*Available data*

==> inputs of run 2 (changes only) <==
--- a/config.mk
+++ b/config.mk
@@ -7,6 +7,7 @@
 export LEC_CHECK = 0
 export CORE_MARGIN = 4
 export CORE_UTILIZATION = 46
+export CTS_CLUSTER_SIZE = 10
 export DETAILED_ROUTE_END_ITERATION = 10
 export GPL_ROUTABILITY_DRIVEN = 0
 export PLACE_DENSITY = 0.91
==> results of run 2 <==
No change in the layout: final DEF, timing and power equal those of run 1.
[src/rtl/adma_dm_axi_aw.sv]
// rtl/adma_dm_axi_aw.sv - DMA data mover AXI write-address burst issuer
// Optional 4 KB burst splitting is enabled by defining ADMA_DM_AW_4KB_SPLIT_EN.
module adma_dm_axi_aw #(
  parameter int DMA_CHN_NUM    = 4,
  parameter int MST_ID_W       = 5,
  parameter int ADDR_W         = 32,
  parameter int ATX_DST_DATA_W = 256,
  parameter int ATX_MAX_BURST  = 256,
  parameter int BEAT_CNT_W     = 16,
  parameter int DMA_CHN_NUM_W  = (DMA_CHN_NUM > 1) ? $clog2(DMA_CHN_NUM) : 1
) (
  input  logic                            clk,
  input  logic                            rst_n,
  input  logic [DMA_CHN_NUM_W-1:0]        req_chn_id,
  input  logic [ADDR_W-1:0]               req_addr,
  input  logic [BEAT_CNT_W-1:0]           req_beats,
  input  logic                            req_vld,
  output logic                            req_rdy,
  output logic                            req_done,
  output logic [DMA_CHN_NUM_W-1:0]        req_done_chn_id,
  input  logic [DMA_CHN_NUM*MST_ID_W-1:0] chn_awid,
  output logic [DMA_CHN_NUM_W-1:0]        atx_chn_id,
  output logic [MST_ID_W-1:0]             atx_awid,
  output logic                            atx_vld,
  input  logic                            atx_rdy,
  output logic [DMA_CHN_NUM_W-1:0]        wtx_chn_id,
  output logic [7:0]                      wtx_len,
  output logic                            wtx_vld,
  input  logic                            wtx_rdy,
  output logic [MST_ID_W-1:0]             m_awid_o,
  output logic [ADDR_W-1:0]               m_awaddr_o,
  output logic [7:0]                      m_awlen_o,
  output logic [2:0]                      m_awsize_o,
  output logic [1:0]                      m_awburst_o,
  output logic                            m_awvalid_o,
  input  logic                            m_awready_i
);

  localparam int BEAT_BYTES = ATX_DST_DATA_W / 8;
  localparam int BEAT_SHIFT = $clog2(BEAT_BYTES);

  typedef enum logic [1:0] {ST_IDLE, ST_CALC, ST_ISSUE} state_t;

  state_t                   state;
  state_t                   state_nxt;
  logic [DMA_CHN_NUM_W-1:0] chn;
  logic [ADDR_W-1:0]        addr;
  logic [BEAT_CNT_W-1:0]    rem;
  logic [8:0]               beats;
  logic [8:0]               iss_beats;
  logic [MST_ID_W-1:0]      chn_id_sel;
  logic                     push;
  logic                     req_hs;
  logic                     aw_hs;
  logic                     last_burst;

  assign chn_id_sel = chn_awid[32'(chn)*MST_ID_W +: MST_ID_W];
  // The burst in flight is recovered from AWLEN rather than kept in a second register.
  assign iss_beats  = {1'b0, m_awlen_o} + 9'd1;
  assign last_burst = (rem == BEAT_CNT_W'(iss_beats));

`ifdef ADMA_DM_AW_4KB_SPLIT_EN
  logic [12:0] to4k;
  assign to4k = 13'((13'd4096 - {1'b0, addr[11:0]}) >> BEAT_SHIFT);
`endif

  always_comb begin
    beats = 9'(ATX_MAX_BURST);
    if (32'(rem) < 32'(ATX_MAX_BURST)) beats = 9'(rem);
`ifdef ADMA_DM_AW_4KB_SPLIT_EN
    if (32'(to4k) < 32'(beats)) beats = 9'(to4k);
`endif
  end

  always_ff @(posedge clk or negedge rst_n) begin
    if (!rst_n) state <= ST_IDLE;
    else        state <= state_nxt;
  end

  always_comb begin
    state_nxt   = state;
    req_rdy     = 1'b0;
    push        = 1'b0;
    m_awvalid_o = 1'b0;
    case (state)
      ST_IDLE: begin
        req_rdy = 1'b1;
        if (req_vld && (req_beats != '0)) state_nxt = ST_CALC;
      end
      ST_CALC: begin
        if (atx_rdy && wtx_rdy) begin
          push      = 1'b1;
          state_nxt = ST_ISSUE;
        end
      end
      ST_ISSUE: begin
        m_awvalid_o = 1'b1;
        if (m_awready_i) state_nxt = last_burst ? ST_IDLE : ST_CALC;
      end
      default: state_nxt = ST_IDLE;
    endcase
  end

  assign req_hs     = req_vld & req_rdy;
  assign aw_hs      = m_awvalid_o & m_awready_i;
  assign atx_vld    = push;
  assign wtx_vld    = push;
  assign atx_chn_id = chn;
  assign atx_awid   = chn_id_sel;
  assign wtx_chn_id = chn;
  assign wtx_len    = 8'(beats - 9'd1);

  always_ff @(posedge clk or negedge rst_n) begin
    if (!rst_n) begin
      chn             <= '0;
      addr            <= '0;
      rem             <= '0;
      req_done        <= 1'b0;
      req_done_chn_id <= '0;
      m_awid_o        <= '0;
      m_awaddr_o      <= '0;
      m_awlen_o       <= '0;
      m_awsize_o      <= '0;
      m_awburst_o     <= '0;
    end else begin
      req_done <= 1'b0;
      if (req_hs) begin
        chn  <= req_chn_id;
        addr <= req_addr & ~ADDR_W'(BEAT_BYTES - 1);
        rem  <= req_beats;
        // Zero-beat requests complete without touching the AXI side.
        if (req_beats == '0) begin
          req_done        <= 1'b1;
          req_done_chn_id <= req_chn_id;
        end
      end
      if (push) begin
        m_awaddr_o  <= addr;
        m_awlen_o   <= 8'(beats - 9'd1);
        m_awsize_o  <= 3'(BEAT_SHIFT);
        m_awburst_o <= 2'b01;
        m_awid_o    <= chn_id_sel;
      end
      if (aw_hs) begin
        addr <= addr + (ADDR_W'(iss_beats) << BEAT_SHIFT);
        rem  <= rem - BEAT_CNT_W'(iss_beats);
        if (last_burst) begin
          req_done        <= 1'b1;
          req_done_chn_id <= chn;
        end
      end
    end
  end

endmodule

[config.mk]
export PLATFORM = sky130hd
export DESIGN_NAME = adma_dm_axi_aw
export DESIGN_NICKNAME = d
export VERILOG_FILES = /design/src/rtl/adma_dm_axi_aw.sv
export SDC_FILE = /design/constraint.sdc
export NUM_CORES = 1
export LEC_CHECK = 0
export CORE_ASPECT_RATIO = 1.2
export CORE_MARGIN = 8
export CORE_UTILIZATION = 50
export CTS_BUF_LIST = sky130_fd_sc_hd__clkbuf_8
export CTS_CLUSTER_DIAMETER = 150
export DETAILED_ROUTE_END_ITERATION = 12
export PLACE_DENSITY = 0.83
export SYNTH_ARGS = -nofsm -noshare
export SYNTH_HDL_FRONTEND = slang
export SYNTH_SLANG_ARGS = --single-unit
export TNS_END_PERCENT = 20
[constraint.sdc]
create_clock -name clk -period 4 [get_ports clk]
set_input_delay 1.2 -clock clk [delete_from_list [all_inputs] [get_ports clk]]
set_output_delay 1.2 -clock clk [all_outputs]
set_load 0.01 [all_outputs]
Word level (Yosys, flattened, before mapping)
Index checks and enable logic that the tools add are counted.
{"block": "totals", "ff_bits": 102, "input_bits": 76, "out_inout_bits": 74}
{"block": "op_classes", "addsub": 4, "multipliers": 1, "magnitude_cmp": 1, "eq_ne": 6, "n_shift": 1, "mux": 22, "n_bitwise": 2, "reduce_logical": 7}
{"cell": "two-way mux 32 bit", "count": 2}
{"cell": "adder 32 x 14 -> 32 bit", "count": 1}
{"cell": "two-way mux 16 bit", "count": 2}
{"cell": "indexed part select 20 x 6 -> 5 bit", "count": 1}
{"cell": "== test 16 x 9 -> 1 bit", "count": 1}
{"cell": "logical NOT 16 bit", "count": 1}
{"cell": "< comparator 16 x 9 -> 1 bit, second input constant", "count": 1}
{"cell": "nonzero test 16 bit", "count": 1}
{"cell": "subtractor 16 x 9 -> 16 bit", "count": 1}
{"cell": "two-way mux 2 bit", "count": 7}
{"cell": "adder 8 x 1 -> 9 bit, second input constant", "count": 1}
{"cell": "two-way mux 1 bit", "count": 9}
{"cell": "two-way mux 8 bit", "count": 1}
{"cell": "subtractor 8 x 1 -> 8 bit, second input constant", "count": 1}
{"cell": "inequality test 2 bit, second input constant", "count": 3}
{"cell": "one-hot mux 2 bit (3 select lines)", "count": 1}
{"cell": "multiplier 2 x 3 -> 5 bit, second input constant", "count": 1}
{"cell": "AND reduction 3 bit", "count": 1}
{"cell": "AND 1 bit", "count": 2}
{"cell": "== test 2 x 1 -> 1 bit, second input constant", "count": 1}
{"cell": "== test 2 bit, second input constant", "count": 1}
{"cell": "logical AND 1 bit", "count": 2}
{"cell": "logical NOT 2 bit", "count": 1}
{"cell": "nonzero test 2 bit", "count": 1}

Longest topological paths before layout
{"block": "logic_depth", "ltp_word": 6, "ltp_mapped": 12, "ltp_nobuf": 12}

Least setup slack after synthesis
OpenSTA, ideal clock, no wires.
{"block": "synth_path", "kind": "reg2out", "startpoint": "register rem[11]", "endpoint": "output wtx_len[6]", "t_arrival_ns": 2.420, "required_time_ns": 2.800, "path_slack_ns": 0.380, "stages_incl_launch_ff": 9, "path_buffers": 1, "path_cell_list": "dfrtp_1 -> or4_4 -> or4_4 -> nor2_2 -> buf_4 -> nand2_1 -> ha_1 -> o31a_1 -> a31o_1"}
{"block": "synth_via", "elab_chain_cells": 3}
{"item": "from (decl)", "line_no": "48", "source": "logic [BEAT_CNT_W-1:0] rem;"}
{"item": "from (signal assigned)", "line_no": "130", "source": "rem <= req_beats;"}
{"item": "from (signal assigned)", "line_no": "146", "source": "rem <= rem - BEAT_CNT_W'(iss_beats);"}
{"item": "< comparator 16 x 9 -> 1 bit", "line_no": "69", "source": "if (32'(rem) < 32'(ATX_MAX_BURST)) beats = 9'(rem);"}
{"item": "two-way mux 8 bit", "line_no": "69"}
{"item": "subtractor 8 x 1 -> 8 bit", "line_no": "111", "source": "assign wtx_len = 8'(beats - 9'd1);"}
{"item": "to (decl)", "line_no": "27", "source": "output logic [7:0] wtx_len,"}
No other way between the ends.

Final worst setup path
Ends and elaborated chain as after synthesis.

==> results.cfg <==
[outcome]
outcome = finished with violations
violations = setup timing

[cts]
cts_buffers = 9
clkSinkCount = 91
clock_latency_ns = 0.37
cts_tree = done
clk_pin_slew_ns = 0.09
clock_path_buffers = 2
cts_max_level = 3
cts_root_buf = clkbuf_8

[yosys]
yosysUniqueCellTypes = 68
synth_fa_ha_area_share_pct = 5.57
synth-edff-count = 0
synth_area_leader_cell = dfrtp_1
synth-seq-cells = 91
synth_top_family_by_area = simple AND/OR/NAND/NOR gates
synth_xor_area_share_pct = 3.87
synth_mux_area_share_pct = 2.92
yosys_most_used_dff = dfrtp_1
synthCells = 623
yosys-top-cells-area = dfrtp_1 (42%), nand2_1 (11%), ha_1 (4.8%)
yosys.area_share.simple_pct = 23.5
async_flop_share_pct = 100
yosys.area.top_type_share_pct = 41.9
synth_compound_area_share_pct = 17.2
synth_area_um2 = 5440
yosysSeqAreaShare_pct = 41.9
syn_avg_cell_area_um2 = 8.73
synth-warning-count = 0

[finish]
final_cell_area_um2 = 7140
nets = 851
drive_gt1_share_pct = 7.00
syn_to_final_growth_pct = 31.3
antenna_cells = 0
final_core_util_pct = 67.5

[worst_hold_path]
holdCritStartpoint = m_awaddr_o[9]
hold_path.class = flop to flop

[place]
io_buffers = 137
dpl.hpwl_um = 12600
gp_congestion = 0.980
placed_area_um2 = 6900

[global_route]
grt_pass1_vias = 5460
grt_use_met3_pct = 4.96
grt_util_met2_pct = 39.1
antenna_found_initial = 0
grt_usage_pct = 22.5
grt_pass1_wl_um = 26800
met1_usage_pct = 26.9
grt-ovfl-total = 0
grt_max_degree = 51
top_usage_layer = met2

[drt]
routedWlPerCell_um = 18.7
drc_errors = 0
via_count = 5267
drt_wl_total_um = 16600
antenna_left = 0
via_per_inst = 5.94
dr.pass1.iters = 6
drt_iter0_drc = 337

[pwr]
total_power_mw = 5.88
switchingPower_mw = 2.64
p_seq_share_pct = 29.3
power.leakage_nw = 3.14
internal-power_mw = 3.24
vdd.ir_drop.worst_mv = 0.351
powerDensity_nw_per_um2 = 824
switching_share_pct = 44.9
clockPowerShare_pct = 11.3
power_frac_comb_pct = 59.3

[worst_setup_path]
cp_data_arrival_time_ns = 2.85
rrSetupSlack_ns = 0.83
crit_required_ns = 2.80
path_class = flop to output port
crit_path_end_kind = output port
critPathLaunchType = flop
cp-startpoint = rem[11]
regToRegStartpoint = m_awlen_o[0]
worstPathMaxFanout = 5

[floorplanning]
die_y_um = 130
core_area_um2 = 10600
ios = 150
die_area_um2 = 14500
row_count = 41
die_x_um = 111
initial_core_util_pct = 51.4

[sta]
final.period_utilization_pct = 101
slew_violations = 0
fin_tns_setup_ns = -0.0488
worstMarginPinSlew_ns = 0.824
rsz0062_at_grt = yes
hold_viol_final = 0
finalSetupViolations = 1
max_slew_margin_pct = 44.9
fin_ws_ns = -0.0488
fmax_mhz = 247
fin_skew_ns = 0.0107
finalCriticalPeriod_ns = 4.05
hold_ws_ns = 0.483

[job]
max_cap_violations = 0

*Work instruction*
The answer should be a single number: the count of lines in the data that include the string "after".

*Expected answer*
2